For Denver, the same applies regarding the Lakers in transition. The Nuggets learned that lesson the hard way after closing the opening quarter Friday on a 16-8 run to take a 2-point lead (38-36) going into the second quarter. Los Angeles quickly reeled off a 17-1 run to start the second quarter, and in just the first 5:35 of that frame, the Lakers outscored Denver 20-3 on 7-for-8 shooting from the field and 2-for-2 from deep, while churning out seven points on seven Nuggets turnovers.
Up 11 to start the third quarter, Los Angeles eventually pumped up the lead to 24 going into the final frame.

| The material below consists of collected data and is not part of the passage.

`src/rtl/rtc_shadow_counter.sv`:
```
module rtc_shadow_counter #(
  parameter int LAT = 3,
  parameter int AW  = 7
) (
  input  logic          clk,
  input  logic          rst_n,
  input  logic          tick,
  input  logic          bus_we,
  input  logic [AW-1:0] bus_addr,
  input  logic [7:0]    bus_wdata,
  output logic [7:0]    bus_rdata
);
  localparam int NF = 6;
  localparam int CW = $clog2(LAT + 1);
  localparam logic [AW-1:0] LD_BASE = AW'(12);
  localparam logic [AW-1:0] CTL_A   = AW'(18);

  logic [7:0] live [NF];
  logic [7:0] view [NF];
  logic [7:0] stg  [NF];
  logic [7:0] inc  [NF];
  logic       ld_pend, lk_pend, byp;
  logic [CW-1:0] ld_cnt, lk_cnt;

  wire ctl_wr = bus_we && bus_addr == CTL_A;
  wire ld_now = ld_pend && ld_cnt == CW'(1);
  wire lk_now = lk_pend && lk_cnt == CW'(1);
  wire [15:0] day = {live[5], live[4]};
  wire [15:0] day_inc = day + 16'd1;

  always_comb begin
    for (int i = 0; i < NF; i++) inc[i] = live[i];
    if (live[0] >= 8'd99) begin
      inc[0] = 8'd0;
      if (live[1] >= 8'd59) begin
        inc[1] = 8'd0;
        if (live[2] >= 8'd59) begin
          inc[2] = 8'd0;
          if (live[3] >= 8'd23) begin
            inc[3] = 8'd0;
            inc[4] = day_inc[7:0];
            inc[5] = day_inc[15:8];
          end else inc[3] = live[3] + 8'd1;
        end else inc[2] = live[2] + 8'd1;
      end else inc[1] = live[1] + 8'd1;
    end else inc[0] = live[0] + 8'd1;
  end

  always_ff @(posedge clk) begin
    if (!rst_n) begin
      for (int i = 0; i < NF; i++) begin
        live[i] <= '0;
        view[i] <= '0;
        stg[i]  <= '0;
      end
      ld_pend <= 1'b0;
      lk_pend <= 1'b0;
      ld_cnt  <= '0;
      lk_cnt  <= '0;
      byp     <= 1'b0;
    end else begin
      for (int i = 0; i < NF; i++) begin
        if (ld_now) live[i] <= stg[i];
        else if (tick) live[i] <= inc[i];
        if (lk_now) view[i] <= live[i];
        if (bus_we && bus_addr == LD_BASE + AW'(i)) stg[i] <= bus_wdata;
      end
      if (ld_pend) begin
        if (ld_now) ld_pend <= 1'b0;
        else ld_cnt <= ld_cnt - CW'(1);
      end else if (ctl_wr && bus_wdata[0]) begin
        ld_pend <= 1'b1;
        ld_cnt  <= CW'(LAT);
      end
      if (lk_pend) begin
        if (lk_now) lk_pend <= 1'b0;
        else lk_cnt <= lk_cnt - CW'(1);
      end else if (ctl_wr && bus_wdata[1]) begin
        lk_pend <= 1'b1;
        lk_cnt  <= CW'(LAT);
      end
      if (ctl_wr) byp <= bus_wdata[2];
    end
  end

  wire [AW-1:0] ld_off = bus_addr - LD_BASE;

  always_comb begin
    bus_rdata = 8'h00;
    if (bus_addr < AW'(NF))
      bus_rdata = byp ? live[bus_addr[2:0]] : view[bus_addr[2:0]];
    else if (bus_addr >= LD_BASE && bus_addr < LD_BASE + AW'(NF))
      bus_rdata = stg[ld_off[2:0]];
    else if (bus_addr == CTL_A)
      bus_rdata = {5'b0, byp, lk_pend, ld_pend};
  end

  wire [47:0] live_w = {live[5], live[4], live[3], live[2], live[1], live[0]};
  wire [47:0] view_w = {view[5], view[4], view[3], view[2], view[1], view[0]};
  wire [47:0] stg_w  = {stg[5], stg[4], stg[3], stg[2], stg[1], stg[0]};

  p_hold_r2: assert property (@(posedge clk) disable iff (!rst_n)
    !tick && !ld_now |=> live_w == $past(live_w));
  p_cs_wrap_r2: assert property (@(posedge clk) disable iff (!rst_n)
    tick && !ld_now && live[0] == 8'd99 |=> live[0] == 8'd0);
  p_day_wrap_r3: assert property (@(posedge clk) disable iff (!rst_n)
    tick && !ld_now && live_w == 48'hFFFF_17_3B_3B_63 |=> live_w == 48'd0);
  p_load_copy_r5: assert property (@(posedge clk) disable iff (!rst_n)
    $fell(ld_pend) |-> live_w == $past(stg_w));
  p_snap_copy_r6: assert property (@(posedge clk) disable iff (!rst_n)
    $fell(lk_pend) |-> view_w == $past(live_w));
  p_view_hold_r6: assert property (@(posedge clk) disable iff (!rst_n)
    !lk_now |=> view_w == $past(view_w));
endmodule

```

Denver owns a record of 1-6 this postseason when it surrenders 110-plus points.
For us to try to even the series up, it’ll have to start and end with that transition.”

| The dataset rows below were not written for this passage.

==> src/rtl/umr_cpu_gate.sv <==
module umr_cpu_gate
   import umr_pkg::*;
#(
   parameter int ERR_W = 3
) (
   input  logic             clk,
   input  logic             rst_n,
   input  umr_mode_e        eff_mode_i,
   input  logic             tx_room_raw_i,
   input  logic             tx_idle_raw_i,
   input  logic             cpu_tx_wr_i,
   input  logic             rx_push_i,
   input  logic [ERR_W-1:0] rx_err_i,
   output logic             tx_room_o,
   output logic             tx_idle_o,
   output logic             cpu_tx_wr_o,
   output logic             rx_push_o,
   output logic [ERR_W-1:0] rx_err_o,
   output logic             chk_en_o
);

   logic tx_masked;
   logic rx_masked;

   assign tx_masked   = umr_is_echo(eff_mode_i);
   assign rx_masked   = (eff_mode_i == UMR_REMOTE);

   assign tx_room_o   = tx_room_raw_i & ~tx_masked;
   assign tx_idle_o   = tx_idle_raw_i & ~tx_masked;
   assign cpu_tx_wr_o = cpu_tx_wr_i   & ~tx_masked;
   assign rx_push_o   = rx_push_i     & ~rx_masked;
   assign rx_err_o    = rx_err_i      & {ERR_W{~rx_masked}};
   assign chk_en_o    = ~rx_masked;

   AST_TX_SIDE_QUIET: assert property (@(posedge clk) disable iff (!rst_n)
      umr_is_echo(eff_mode_i) |-> (!tx_room_o && !tx_idle_o && !cpu_tx_wr_o));
   AST_REMOTE_NO_HOST: assert property (@(posedge clk) disable iff (!rst_n)
      (eff_mode_i == UMR_REMOTE) |-> (!rx_push_o && rx_err_o == '0 && !chk_en_o));
   AST_ECHO_RX_LIVE: assert property (@(posedge clk) disable iff (!rst_n)
      (eff_mode_i == UMR_ECHO) |-> (rx_push_o == rx_push_i && rx_err_o == rx_err_i && chk_en_o));

endmodule
File: src/rtl/ddr2_init_seq.sv
module ddr2_init_seq
  import ddr2_init_pkg::*;
#(
  parameter int GAP_W   = 16,
  parameter int MIN_GAP = 10
) (
  input  logic              clk,
  input  logic              rst_n,
  input  logic              start_i,
  input  logic [CHIP_W-1:0] max_chip_i,
  input  logic              cal_done_i,
  input  logic [GAP_W-1:0]  gap_cycles_i,
  output logic [CMD_W-1:0]  cmd_word_o,
  output logic              cmd_valid_o,
  input  logic              cmd_ready_i,
  output logic              busy_o,
  output logic              done_o
);

  logic [STEP_W-1:0] step;
  logic [CHIP_W-1:0] chip;
  logic              gap_load;
  logic              gap_last;
  logic [GAP_W-1:0]  gap_len;

  ddr2_init_seq_fsm #(.GAP_W(GAP_W)) u_fsm (
    .clk          (clk),
    .rst_n        (rst_n),
    .start_i      (start_i),
    .max_chip_i   (max_chip_i),
    .cal_done_i   (cal_done_i),
    .gap_cycles_i (gap_cycles_i),
    .cmd_ready_i  (cmd_ready_i),
    .gap_last_i   (gap_last),
    .cmd_valid_o  (cmd_valid_o),
    .step_o       (step),
    .chip_o       (chip),
    .gap_load_o   (gap_load),
    .gap_len_o    (gap_len),
    .busy_o       (busy_o),
    .done_o       (done_o)
  );

  ddr2_init_gap_timer #(.GAP_W(GAP_W), .MIN_GAP(MIN_GAP)) u_gap (
    .clk    (clk),
    .rst_n  (rst_n),
    .load_i (gap_load),
    .req_i  (gap_len),
    .last_o (gap_last)
  );

  ddr2_init_word_gen u_word (
    .chip_i (chip),
    .step_i (step),
    .word_o (cmd_word_o)
  );

  AST_HOLD_WORD: assert property (@(posedge clk) disable iff (!rst_n)
    (cmd_valid_o && !cmd_ready_i) |=> (cmd_valid_o && $stable(cmd_word_o)));

  AST_NO_DEEP_PD: assert property (@(posedge clk) disable iff (!rst_n)
    cmd_valid_o |-> (cmd_word_o[31:22] == 10'd0));

  AST_VALID_IN_RUN: assert property (@(posedge clk) disable iff (!rst_n)
    cmd_valid_o |-> busy_o);

endmodule
File: src/rtl/cskip_pkg.sv
package cskip_pkg;
  typedef enum logic {
    CS_IDLE = 1'b0,
    CS_ON   = 1'b1
  } cs_state_t;
endpackage

File: src/rtl/cskip_sync.sv
module cskip_sync #(
  parameter int W      = 2,
  parameter int STAGES = 2
) (
  input  logic         clk,
  input  logic         rst_n,
  input  logic [W-1:0] d,
  output logic [W-1:0] q
);
  logic [W-1:0] stg_q [STAGES];

  genvar g;
  generate
    for (g = 0; g < STAGES; g++) begin : g_stage
      if (g == 0) begin : g_first
        always_ff @(posedge clk or negedge rst_n) begin
          if (!rst_n) stg_q[g] <= '0;
          else        stg_q[g] <= d;
        end
      end else begin : g_next
        always_ff @(posedge clk or negedge rst_n) begin
          if (!rst_n) stg_q[g] <= '0;
          else        stg_q[g] <= stg_q[g-1];
        end
      end
    end
  endgenerate

  assign q = stg_q[STAGES-1];
endmodule

File: src/rtl/cskip_blank.sv
module cskip_blank #(
  parameter int BLANK_CYC = 6
) (
  input  logic clk,
  input  logic rst_n,
  input  logic load,
  output logic done
);
  localparam int CW = (BLANK_CYC < 1) ? 1 : $clog2(BLANK_CYC + 1);

  logic [CW-1:0] cnt_q, cnt_d;

  always_comb begin
    cnt_d = cnt_q;
    if (load)               cnt_d = CW'(BLANK_CYC);
    else if (cnt_q != '0)   cnt_d = cnt_q - 1'b1;
  end

  always_ff @(posedge clk or negedge rst_n) begin
    if (!rst_n) cnt_q <= '0;
    else        cnt_q <= cnt_d;
  end

  assign done = (cnt_q == '0);

  // a fresh load always opens a blanking window when BLANK_CYC is nonzero
  a_r5_window_opens: assert property (@(posedge clk) disable iff (!rst_n)
    (load && BLANK_CYC > 0) |=> !done);
endmodule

— Nuggets coach Michael Malone
“Their ability to convert from defense to offense is remarkable,” Malone said. “A lot of teams say they want to run, but they’re not in shape to do so for 48 minutes. I think the second thing about it is they have a player in LeBron James who could very well be the best passing forward ever to play the game. He’s always looking up the floor. They have bigs that are athletic, [and] put pressure on the rim. They have wings that are disciplined and dedicated to getting out on the break. And the ball is thrown up the floor. They’re used to the advance pass, as opposed to always using the dribble. A lot of people talk about it. They do it.
“It definitely was a concern coming into the series. You can talk about it. You can try to prepare people for it, but once you’re up against it and you really feel it, I think that’s when it takes hold. Hopefully, going into Game 2 our guys understand that and we can be a lot more disciplined, because there were times even when we were back we just didn’t point and talk. And communication would clear up a lot of confusion and take away some of the easy 3s we allowed them to walk into. For us to try to even the series up, it’ll have to start and end with that transition.”
Nuggets forward Michael Porter Jr. concurred.
“It’s mostly just an awareness we’ve got to have, especially for us guys that crash the offensive glass,” Porter said. “Be selective with that, and just make sure we’re getting back because they’re a great transition team. They hurt us last game with that.”
Los Angeles coach Frank Vogel anticipates Denver working to make the necessary adjustments to handle his team’s transition game, and the Lakers are already devising potential counters.
“After each game, we watch the tape and we come in as we’re watching tape saying, ‘Hey, Game 2, this is probably what Denver’s gonna do,’” Vogel said. “We go through that list so our guys have thought about it, prepared. It’s conversational. It’s something we do talk about in between every playoff game.”
Besides that, the Lakers — winners of five straight playoff games for the first time since 2010, when they captured eight straight — understand the resilience Denver displayed in getting here.
“After watching them beat two great teams back-to-back after being down 3-1, they’re the comeback kids. That’s what we’re gonna keep going by,” Lakers forward Markieff Morris said. “They like to come back. So, we know we ain’t had their best shot yet. It’s still early.”